Data for analysis:
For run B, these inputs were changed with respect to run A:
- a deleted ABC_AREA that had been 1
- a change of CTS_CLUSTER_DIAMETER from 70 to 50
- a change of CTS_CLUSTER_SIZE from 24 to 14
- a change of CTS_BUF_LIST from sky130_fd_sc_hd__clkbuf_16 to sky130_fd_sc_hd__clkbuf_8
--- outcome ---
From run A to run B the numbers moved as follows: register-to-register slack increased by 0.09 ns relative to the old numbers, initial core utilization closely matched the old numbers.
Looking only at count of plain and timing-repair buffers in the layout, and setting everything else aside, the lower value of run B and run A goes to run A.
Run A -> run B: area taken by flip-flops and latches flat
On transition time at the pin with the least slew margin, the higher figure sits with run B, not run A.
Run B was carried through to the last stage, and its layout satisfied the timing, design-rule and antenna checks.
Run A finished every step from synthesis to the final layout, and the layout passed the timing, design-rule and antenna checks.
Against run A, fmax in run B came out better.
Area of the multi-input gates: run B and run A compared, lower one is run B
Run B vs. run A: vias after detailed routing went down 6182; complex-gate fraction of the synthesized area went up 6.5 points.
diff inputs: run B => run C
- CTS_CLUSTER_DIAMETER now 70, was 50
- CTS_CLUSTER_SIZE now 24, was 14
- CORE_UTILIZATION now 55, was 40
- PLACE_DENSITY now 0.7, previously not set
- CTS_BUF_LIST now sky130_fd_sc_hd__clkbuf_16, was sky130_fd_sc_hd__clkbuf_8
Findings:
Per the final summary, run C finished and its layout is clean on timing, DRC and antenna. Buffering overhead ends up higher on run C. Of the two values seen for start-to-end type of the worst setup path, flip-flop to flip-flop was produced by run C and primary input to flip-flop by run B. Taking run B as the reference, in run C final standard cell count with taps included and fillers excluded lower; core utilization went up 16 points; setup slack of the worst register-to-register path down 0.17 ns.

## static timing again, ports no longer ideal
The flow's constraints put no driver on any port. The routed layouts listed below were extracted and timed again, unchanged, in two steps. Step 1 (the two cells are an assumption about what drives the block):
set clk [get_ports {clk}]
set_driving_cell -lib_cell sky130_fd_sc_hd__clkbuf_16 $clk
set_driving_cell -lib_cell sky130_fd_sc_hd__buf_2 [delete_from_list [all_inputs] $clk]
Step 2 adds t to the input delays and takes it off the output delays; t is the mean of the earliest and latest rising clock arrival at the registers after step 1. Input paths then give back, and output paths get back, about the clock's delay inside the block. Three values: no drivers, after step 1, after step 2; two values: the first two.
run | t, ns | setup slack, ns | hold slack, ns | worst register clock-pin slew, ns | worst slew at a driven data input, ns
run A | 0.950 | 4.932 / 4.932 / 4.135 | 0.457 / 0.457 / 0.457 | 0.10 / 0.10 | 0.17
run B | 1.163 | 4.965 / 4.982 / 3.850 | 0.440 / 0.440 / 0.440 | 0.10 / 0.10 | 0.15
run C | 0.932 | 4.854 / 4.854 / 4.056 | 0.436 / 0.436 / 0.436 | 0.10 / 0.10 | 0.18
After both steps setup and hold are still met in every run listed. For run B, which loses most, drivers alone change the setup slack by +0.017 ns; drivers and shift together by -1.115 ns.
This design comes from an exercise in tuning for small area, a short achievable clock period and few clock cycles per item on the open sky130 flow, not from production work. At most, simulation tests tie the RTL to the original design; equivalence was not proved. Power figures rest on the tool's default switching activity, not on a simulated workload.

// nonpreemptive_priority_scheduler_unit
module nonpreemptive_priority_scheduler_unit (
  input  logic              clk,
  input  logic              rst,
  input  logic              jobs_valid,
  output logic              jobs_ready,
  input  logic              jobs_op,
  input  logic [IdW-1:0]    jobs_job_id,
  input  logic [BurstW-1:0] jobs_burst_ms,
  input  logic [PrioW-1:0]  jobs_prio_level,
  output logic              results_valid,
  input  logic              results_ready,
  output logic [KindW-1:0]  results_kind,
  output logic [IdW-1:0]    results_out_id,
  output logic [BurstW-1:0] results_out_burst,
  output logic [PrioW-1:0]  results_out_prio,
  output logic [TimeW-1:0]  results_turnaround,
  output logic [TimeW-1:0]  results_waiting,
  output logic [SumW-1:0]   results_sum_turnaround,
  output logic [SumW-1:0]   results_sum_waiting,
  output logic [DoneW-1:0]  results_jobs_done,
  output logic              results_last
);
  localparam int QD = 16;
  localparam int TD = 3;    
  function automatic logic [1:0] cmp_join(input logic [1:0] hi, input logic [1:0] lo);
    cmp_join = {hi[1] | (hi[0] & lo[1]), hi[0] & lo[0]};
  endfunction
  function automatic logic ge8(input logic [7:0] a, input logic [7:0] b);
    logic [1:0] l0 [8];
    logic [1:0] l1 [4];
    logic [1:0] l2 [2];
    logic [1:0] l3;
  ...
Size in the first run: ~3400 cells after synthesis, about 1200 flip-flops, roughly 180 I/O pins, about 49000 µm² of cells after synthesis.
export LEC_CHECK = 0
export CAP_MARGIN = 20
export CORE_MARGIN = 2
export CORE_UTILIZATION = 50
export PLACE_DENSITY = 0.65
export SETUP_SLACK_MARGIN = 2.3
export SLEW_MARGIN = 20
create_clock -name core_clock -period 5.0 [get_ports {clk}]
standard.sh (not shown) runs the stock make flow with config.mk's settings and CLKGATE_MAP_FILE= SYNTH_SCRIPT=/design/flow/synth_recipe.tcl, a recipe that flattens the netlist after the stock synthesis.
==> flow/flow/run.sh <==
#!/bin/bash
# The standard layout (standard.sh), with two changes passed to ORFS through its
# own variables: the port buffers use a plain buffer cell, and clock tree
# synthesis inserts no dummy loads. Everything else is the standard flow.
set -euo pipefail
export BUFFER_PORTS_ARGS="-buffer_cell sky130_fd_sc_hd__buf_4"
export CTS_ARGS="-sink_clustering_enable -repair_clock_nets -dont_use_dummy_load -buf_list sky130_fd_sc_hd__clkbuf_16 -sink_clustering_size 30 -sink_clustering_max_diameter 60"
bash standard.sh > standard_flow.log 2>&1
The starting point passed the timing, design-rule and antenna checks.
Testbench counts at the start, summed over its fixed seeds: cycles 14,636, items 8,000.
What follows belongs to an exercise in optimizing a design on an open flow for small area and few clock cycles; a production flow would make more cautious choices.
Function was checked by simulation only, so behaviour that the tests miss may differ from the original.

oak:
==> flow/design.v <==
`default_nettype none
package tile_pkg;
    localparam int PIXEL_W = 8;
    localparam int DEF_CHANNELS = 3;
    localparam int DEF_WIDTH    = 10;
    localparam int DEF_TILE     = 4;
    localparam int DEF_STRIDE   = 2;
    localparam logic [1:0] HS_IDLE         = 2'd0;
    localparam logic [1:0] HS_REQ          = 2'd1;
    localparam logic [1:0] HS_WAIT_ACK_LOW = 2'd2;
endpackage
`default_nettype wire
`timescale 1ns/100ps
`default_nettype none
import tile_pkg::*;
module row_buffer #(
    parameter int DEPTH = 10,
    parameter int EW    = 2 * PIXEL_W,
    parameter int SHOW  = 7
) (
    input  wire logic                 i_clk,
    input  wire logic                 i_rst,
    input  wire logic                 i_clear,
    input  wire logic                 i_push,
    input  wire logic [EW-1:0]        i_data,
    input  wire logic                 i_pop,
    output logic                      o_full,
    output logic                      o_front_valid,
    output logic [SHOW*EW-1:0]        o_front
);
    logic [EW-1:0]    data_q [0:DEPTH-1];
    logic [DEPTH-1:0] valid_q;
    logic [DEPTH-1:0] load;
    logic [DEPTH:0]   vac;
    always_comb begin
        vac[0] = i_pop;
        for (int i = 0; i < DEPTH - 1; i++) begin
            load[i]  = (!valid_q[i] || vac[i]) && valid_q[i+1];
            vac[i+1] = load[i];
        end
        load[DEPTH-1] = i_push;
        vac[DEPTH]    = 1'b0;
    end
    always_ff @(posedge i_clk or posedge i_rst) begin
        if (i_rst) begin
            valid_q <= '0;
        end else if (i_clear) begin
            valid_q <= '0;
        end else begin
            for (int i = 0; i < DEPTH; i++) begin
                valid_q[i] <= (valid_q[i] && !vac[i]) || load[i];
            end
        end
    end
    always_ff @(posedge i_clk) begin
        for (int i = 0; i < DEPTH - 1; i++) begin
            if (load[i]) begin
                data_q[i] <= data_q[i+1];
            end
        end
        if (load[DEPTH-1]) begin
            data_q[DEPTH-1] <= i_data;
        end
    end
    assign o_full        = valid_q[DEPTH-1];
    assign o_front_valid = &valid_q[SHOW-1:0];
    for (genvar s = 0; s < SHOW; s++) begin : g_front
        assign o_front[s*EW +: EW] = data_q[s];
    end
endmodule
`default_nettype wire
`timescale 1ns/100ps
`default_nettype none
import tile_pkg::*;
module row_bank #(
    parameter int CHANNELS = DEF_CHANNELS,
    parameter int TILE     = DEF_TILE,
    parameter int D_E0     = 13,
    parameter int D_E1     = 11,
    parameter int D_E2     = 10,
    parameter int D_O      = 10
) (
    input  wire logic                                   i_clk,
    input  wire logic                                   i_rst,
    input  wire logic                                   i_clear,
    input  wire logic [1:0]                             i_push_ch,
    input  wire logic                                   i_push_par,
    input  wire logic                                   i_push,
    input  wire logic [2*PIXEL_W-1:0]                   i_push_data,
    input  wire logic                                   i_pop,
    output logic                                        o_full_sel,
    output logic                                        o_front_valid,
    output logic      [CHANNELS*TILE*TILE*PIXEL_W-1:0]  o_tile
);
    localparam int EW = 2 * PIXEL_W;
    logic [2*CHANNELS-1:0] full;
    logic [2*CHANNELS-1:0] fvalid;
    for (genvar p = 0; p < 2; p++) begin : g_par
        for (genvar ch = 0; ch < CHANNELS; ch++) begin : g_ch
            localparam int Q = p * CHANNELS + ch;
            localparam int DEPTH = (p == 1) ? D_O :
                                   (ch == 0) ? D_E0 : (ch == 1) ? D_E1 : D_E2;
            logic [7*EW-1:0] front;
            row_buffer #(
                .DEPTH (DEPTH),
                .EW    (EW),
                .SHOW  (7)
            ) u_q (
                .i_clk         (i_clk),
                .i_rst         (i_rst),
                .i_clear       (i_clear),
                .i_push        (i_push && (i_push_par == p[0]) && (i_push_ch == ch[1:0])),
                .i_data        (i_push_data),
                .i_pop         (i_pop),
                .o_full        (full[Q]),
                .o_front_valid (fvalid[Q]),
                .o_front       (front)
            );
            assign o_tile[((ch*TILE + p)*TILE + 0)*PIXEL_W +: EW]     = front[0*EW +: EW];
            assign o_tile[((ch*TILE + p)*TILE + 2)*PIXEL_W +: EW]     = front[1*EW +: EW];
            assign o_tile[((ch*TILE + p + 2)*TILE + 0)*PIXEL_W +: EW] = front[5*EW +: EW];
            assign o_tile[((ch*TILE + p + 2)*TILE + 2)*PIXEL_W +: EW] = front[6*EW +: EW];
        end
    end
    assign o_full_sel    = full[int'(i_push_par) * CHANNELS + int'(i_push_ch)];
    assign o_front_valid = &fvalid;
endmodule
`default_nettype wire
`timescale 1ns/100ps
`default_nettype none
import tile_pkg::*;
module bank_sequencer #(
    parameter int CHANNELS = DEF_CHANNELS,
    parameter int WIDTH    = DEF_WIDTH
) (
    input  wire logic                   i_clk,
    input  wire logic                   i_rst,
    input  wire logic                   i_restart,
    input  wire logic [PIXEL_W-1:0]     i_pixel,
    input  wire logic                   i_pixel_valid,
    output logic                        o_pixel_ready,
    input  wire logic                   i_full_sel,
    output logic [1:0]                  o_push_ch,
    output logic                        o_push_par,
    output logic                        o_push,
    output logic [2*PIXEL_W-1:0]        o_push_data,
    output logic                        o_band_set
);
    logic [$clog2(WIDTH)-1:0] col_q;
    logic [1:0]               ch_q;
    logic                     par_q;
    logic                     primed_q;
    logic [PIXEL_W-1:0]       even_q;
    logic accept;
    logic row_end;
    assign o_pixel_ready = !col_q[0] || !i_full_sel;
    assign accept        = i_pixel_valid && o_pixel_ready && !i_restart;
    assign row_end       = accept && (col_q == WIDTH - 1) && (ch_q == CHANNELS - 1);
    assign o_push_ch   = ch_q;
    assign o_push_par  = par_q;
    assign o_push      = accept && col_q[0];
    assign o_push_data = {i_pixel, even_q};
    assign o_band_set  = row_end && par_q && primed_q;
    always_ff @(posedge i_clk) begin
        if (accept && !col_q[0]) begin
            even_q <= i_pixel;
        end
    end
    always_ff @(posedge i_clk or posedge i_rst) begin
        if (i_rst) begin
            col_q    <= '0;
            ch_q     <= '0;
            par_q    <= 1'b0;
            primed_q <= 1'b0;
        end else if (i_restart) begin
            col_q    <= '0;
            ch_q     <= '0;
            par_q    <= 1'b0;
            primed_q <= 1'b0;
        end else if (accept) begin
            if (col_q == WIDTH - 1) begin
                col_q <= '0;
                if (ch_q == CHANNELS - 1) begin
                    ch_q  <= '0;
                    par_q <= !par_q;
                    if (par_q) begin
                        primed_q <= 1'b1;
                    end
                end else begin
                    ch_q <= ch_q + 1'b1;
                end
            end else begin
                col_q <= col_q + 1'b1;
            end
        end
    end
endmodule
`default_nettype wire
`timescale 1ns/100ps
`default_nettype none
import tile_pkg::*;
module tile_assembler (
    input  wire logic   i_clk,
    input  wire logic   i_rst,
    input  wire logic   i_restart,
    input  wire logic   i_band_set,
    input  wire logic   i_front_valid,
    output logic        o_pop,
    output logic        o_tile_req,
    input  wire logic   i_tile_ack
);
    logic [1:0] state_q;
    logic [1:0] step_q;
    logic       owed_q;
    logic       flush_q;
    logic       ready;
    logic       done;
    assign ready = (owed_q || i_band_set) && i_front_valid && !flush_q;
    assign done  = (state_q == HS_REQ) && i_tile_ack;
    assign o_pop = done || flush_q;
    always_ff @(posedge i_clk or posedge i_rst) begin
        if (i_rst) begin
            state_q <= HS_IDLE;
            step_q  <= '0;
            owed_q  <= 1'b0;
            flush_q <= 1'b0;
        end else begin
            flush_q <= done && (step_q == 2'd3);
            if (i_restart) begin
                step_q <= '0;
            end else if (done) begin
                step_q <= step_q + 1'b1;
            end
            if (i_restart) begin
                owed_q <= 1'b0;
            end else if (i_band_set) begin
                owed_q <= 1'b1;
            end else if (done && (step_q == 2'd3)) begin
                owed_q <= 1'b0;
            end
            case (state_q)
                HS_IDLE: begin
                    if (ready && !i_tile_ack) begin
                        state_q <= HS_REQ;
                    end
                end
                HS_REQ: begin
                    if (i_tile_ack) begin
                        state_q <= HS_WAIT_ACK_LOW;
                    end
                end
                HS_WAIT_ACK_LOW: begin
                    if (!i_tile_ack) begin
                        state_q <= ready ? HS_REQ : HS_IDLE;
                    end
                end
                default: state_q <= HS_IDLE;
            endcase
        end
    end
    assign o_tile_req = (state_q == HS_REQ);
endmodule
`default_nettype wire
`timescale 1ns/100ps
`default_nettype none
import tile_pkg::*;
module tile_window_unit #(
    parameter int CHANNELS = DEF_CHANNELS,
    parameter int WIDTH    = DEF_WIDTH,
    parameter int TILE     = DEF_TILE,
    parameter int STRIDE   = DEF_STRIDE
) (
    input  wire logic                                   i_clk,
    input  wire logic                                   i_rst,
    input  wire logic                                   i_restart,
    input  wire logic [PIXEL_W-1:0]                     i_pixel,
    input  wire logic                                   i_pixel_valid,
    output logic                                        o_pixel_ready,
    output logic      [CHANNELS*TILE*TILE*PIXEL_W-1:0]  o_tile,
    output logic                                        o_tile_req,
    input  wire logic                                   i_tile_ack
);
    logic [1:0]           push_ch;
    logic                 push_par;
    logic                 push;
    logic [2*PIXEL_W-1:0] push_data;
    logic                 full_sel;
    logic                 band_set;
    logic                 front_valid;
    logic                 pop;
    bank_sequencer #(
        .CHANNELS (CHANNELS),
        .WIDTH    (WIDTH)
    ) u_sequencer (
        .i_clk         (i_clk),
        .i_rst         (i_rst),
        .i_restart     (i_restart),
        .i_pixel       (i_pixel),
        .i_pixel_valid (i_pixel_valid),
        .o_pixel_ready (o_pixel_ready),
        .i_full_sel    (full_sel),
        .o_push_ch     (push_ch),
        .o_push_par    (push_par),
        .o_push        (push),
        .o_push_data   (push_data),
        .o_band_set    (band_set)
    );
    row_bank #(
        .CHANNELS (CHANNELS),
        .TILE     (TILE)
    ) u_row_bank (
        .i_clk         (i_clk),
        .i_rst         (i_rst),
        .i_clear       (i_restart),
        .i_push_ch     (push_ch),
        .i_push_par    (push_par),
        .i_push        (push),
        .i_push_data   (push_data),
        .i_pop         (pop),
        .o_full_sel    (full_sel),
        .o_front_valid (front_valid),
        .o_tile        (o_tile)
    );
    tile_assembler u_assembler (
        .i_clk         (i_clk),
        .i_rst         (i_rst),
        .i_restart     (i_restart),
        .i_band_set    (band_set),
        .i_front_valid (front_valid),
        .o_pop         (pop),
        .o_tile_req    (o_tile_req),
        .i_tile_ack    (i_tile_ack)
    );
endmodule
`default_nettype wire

What the exercise asks: Having output the line that contains "- PLACE_DENSITY now 0.7, previously not set", stop. Every line before it, back to the first line of the data, must be reproduced exactly.

Written solution:
For run B, these inputs were changed with respect to run A:
- a deleted ABC_AREA that had been 1
- a change of CTS_CLUSTER_DIAMETER from 70 to 50
- a change of CTS_CLUSTER_SIZE from 24 to 14
- a change of CTS_BUF_LIST from sky130_fd_sc_hd__clkbuf_16 to sky130_fd_sc_hd__clkbuf_8
--- outcome ---
From run A to run B the numbers moved as follows: register-to-register slack increased by 0.09 ns relative to the old numbers, initial core utilization closely matched the old numbers.
Looking only at count of plain and timing-repair buffers in the layout, and setting everything else aside, the lower value of run B and run A goes to run A.
Run A -> run B: area taken by flip-flops and latches flat
On transition time at the pin with the least slew margin, the higher figure sits with run B, not run A.
Run B was carried through to the last stage, and its layout satisfied the timing, design-rule and antenna checks.
Run A finished every step from synthesis to the final layout, and the layout passed the timing, design-rule and antenna checks.
Against run A, fmax in run B came out better.
Area of the multi-input gates: run B and run A compared, lower one is run B
Run B vs. run A: vias after detailed routing went down 6182; complex-gate fraction of the synthesized area went up 6.5 points.
diff inputs: run B => run C
- CTS_CLUSTER_DIAMETER now 70, was 50
- CTS_CLUSTER_SIZE now 24, was 14
- CORE_UTILIZATION now 55, was 40
- PLACE_DENSITY now 0.7, previously not set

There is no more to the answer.